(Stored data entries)
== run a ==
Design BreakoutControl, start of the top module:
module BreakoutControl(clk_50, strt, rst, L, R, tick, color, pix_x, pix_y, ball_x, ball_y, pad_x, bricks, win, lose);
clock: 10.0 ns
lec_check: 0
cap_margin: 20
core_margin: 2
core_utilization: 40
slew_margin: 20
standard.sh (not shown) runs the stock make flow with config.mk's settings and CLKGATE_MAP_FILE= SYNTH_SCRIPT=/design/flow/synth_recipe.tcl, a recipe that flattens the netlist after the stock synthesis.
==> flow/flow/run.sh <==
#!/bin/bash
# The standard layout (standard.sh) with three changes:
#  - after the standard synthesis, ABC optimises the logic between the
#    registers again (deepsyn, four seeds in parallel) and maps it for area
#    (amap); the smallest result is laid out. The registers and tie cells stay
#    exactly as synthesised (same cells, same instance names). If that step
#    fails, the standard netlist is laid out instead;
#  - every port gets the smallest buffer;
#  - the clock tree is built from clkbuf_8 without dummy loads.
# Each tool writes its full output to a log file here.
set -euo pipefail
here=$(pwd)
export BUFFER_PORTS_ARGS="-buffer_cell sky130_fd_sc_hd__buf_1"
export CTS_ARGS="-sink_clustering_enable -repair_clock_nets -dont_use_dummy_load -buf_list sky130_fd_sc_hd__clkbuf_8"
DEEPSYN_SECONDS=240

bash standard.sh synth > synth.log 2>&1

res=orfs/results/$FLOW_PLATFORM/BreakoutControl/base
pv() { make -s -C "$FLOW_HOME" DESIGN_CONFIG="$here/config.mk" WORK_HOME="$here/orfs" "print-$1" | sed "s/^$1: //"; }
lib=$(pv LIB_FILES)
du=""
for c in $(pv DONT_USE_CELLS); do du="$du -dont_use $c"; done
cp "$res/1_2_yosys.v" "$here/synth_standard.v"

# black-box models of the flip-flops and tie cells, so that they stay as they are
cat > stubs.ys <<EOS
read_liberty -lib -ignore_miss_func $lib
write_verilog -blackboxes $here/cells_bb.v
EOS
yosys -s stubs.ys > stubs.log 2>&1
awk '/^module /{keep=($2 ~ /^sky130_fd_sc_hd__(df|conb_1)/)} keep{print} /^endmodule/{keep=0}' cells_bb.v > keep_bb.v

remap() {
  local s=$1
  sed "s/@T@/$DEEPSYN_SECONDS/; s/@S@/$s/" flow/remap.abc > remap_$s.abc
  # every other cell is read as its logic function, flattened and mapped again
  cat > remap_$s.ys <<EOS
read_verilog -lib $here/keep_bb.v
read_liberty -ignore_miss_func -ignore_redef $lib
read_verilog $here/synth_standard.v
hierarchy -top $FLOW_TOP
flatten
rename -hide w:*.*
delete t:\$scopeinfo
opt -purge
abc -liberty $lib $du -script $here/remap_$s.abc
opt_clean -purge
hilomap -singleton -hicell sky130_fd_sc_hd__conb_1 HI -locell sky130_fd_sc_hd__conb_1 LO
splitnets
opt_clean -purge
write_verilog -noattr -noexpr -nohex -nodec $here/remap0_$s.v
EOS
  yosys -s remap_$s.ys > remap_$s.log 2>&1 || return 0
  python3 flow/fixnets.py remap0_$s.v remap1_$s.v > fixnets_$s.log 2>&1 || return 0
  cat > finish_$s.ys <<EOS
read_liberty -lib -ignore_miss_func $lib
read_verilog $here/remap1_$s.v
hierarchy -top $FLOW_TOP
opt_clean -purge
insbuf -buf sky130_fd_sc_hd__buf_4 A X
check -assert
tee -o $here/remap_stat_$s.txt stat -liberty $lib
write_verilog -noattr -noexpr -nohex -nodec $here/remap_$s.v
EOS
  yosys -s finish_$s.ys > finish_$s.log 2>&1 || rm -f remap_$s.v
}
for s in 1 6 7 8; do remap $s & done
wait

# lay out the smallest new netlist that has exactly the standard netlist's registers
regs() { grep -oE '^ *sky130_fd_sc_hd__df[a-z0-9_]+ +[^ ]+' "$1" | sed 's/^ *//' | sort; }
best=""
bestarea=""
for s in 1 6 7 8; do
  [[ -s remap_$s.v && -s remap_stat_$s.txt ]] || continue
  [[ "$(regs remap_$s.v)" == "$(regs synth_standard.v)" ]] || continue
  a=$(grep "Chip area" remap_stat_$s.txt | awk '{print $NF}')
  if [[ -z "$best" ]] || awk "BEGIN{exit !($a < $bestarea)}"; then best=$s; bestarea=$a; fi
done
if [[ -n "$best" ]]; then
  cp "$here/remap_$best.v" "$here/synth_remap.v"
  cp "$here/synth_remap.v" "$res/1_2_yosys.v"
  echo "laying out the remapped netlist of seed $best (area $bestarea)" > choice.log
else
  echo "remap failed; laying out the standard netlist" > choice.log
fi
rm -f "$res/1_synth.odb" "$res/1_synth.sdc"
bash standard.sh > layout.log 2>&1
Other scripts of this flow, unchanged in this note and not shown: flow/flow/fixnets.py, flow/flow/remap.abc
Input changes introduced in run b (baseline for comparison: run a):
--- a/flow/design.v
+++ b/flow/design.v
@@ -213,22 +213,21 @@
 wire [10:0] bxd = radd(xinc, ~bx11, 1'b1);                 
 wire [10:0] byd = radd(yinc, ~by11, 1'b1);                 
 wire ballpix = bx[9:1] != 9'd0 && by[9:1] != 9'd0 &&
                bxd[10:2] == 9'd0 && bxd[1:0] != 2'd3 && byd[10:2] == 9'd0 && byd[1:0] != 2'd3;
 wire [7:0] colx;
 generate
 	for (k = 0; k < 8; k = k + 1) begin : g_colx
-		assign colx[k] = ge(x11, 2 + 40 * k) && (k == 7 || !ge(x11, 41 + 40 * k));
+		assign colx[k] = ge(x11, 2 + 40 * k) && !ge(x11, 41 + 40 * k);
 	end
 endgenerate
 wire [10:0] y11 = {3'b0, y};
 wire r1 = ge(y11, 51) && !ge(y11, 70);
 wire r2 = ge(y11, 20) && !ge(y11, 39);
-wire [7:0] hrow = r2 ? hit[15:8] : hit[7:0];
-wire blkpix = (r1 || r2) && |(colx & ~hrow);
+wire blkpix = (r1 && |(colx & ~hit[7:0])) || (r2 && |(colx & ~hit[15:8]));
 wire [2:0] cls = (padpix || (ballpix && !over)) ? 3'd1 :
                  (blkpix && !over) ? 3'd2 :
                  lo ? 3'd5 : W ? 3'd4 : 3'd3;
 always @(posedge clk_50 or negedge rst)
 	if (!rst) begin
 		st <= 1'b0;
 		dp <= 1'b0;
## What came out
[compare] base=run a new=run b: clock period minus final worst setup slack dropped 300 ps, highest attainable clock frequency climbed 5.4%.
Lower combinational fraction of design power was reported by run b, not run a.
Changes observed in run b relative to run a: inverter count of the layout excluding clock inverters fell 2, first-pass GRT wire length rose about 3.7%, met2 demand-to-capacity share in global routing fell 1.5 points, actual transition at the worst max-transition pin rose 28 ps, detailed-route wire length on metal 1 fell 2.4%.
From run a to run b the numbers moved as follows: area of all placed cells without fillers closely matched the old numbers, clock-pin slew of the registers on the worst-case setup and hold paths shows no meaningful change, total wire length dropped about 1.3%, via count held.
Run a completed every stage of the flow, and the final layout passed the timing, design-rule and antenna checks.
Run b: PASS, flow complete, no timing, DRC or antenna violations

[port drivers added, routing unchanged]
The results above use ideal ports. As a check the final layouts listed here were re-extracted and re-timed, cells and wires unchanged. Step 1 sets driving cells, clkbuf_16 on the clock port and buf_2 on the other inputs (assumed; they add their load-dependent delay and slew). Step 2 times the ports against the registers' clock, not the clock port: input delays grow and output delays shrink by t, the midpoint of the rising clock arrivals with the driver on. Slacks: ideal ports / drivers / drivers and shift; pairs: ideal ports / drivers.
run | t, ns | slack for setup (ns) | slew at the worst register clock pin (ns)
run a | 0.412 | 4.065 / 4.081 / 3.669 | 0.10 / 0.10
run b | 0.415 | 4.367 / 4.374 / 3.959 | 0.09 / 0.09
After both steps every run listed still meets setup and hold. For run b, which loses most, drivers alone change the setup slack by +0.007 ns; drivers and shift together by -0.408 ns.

== What is needed ==
Where the line with "res=orfs/results/$FLOW_PLATFORM/BreakoutControl/base" ends, your copy should end too; please return exactly the lines from the first line of the data through it.

== Solution to this task ==
== run a ==
Design BreakoutControl, start of the top module:
module BreakoutControl(clk_50, strt, rst, L, R, tick, color, pix_x, pix_y, ball_x, ball_y, pad_x, bricks, win, lose);
clock: 10.0 ns
lec_check: 0
cap_margin: 20
core_margin: 2
core_utilization: 40
slew_margin: 20
standard.sh (not shown) runs the stock make flow with config.mk's settings and CLKGATE_MAP_FILE= SYNTH_SCRIPT=/design/flow/synth_recipe.tcl, a recipe that flattens the netlist after the stock synthesis.
==> flow/flow/run.sh <==
#!/bin/bash
# The standard layout (standard.sh) with three changes:
#  - after the standard synthesis, ABC optimises the logic between the
#    registers again (deepsyn, four seeds in parallel) and maps it for area
#    (amap); the smallest result is laid out. The registers and tie cells stay
#    exactly as synthesised (same cells, same instance names). If that step
#    fails, the standard netlist is laid out instead;
#  - every port gets the smallest buffer;
#  - the clock tree is built from clkbuf_8 without dummy loads.
# Each tool writes its full output to a log file here.
set -euo pipefail
here=$(pwd)
export BUFFER_PORTS_ARGS="-buffer_cell sky130_fd_sc_hd__buf_1"
export CTS_ARGS="-sink_clustering_enable -repair_clock_nets -dont_use_dummy_load -buf_list sky130_fd_sc_hd__clkbuf_8"
DEEPSYN_SECONDS=240

bash standard.sh synth > synth.log 2>&1

res=orfs/results/$FLOW_PLATFORM/BreakoutControl/base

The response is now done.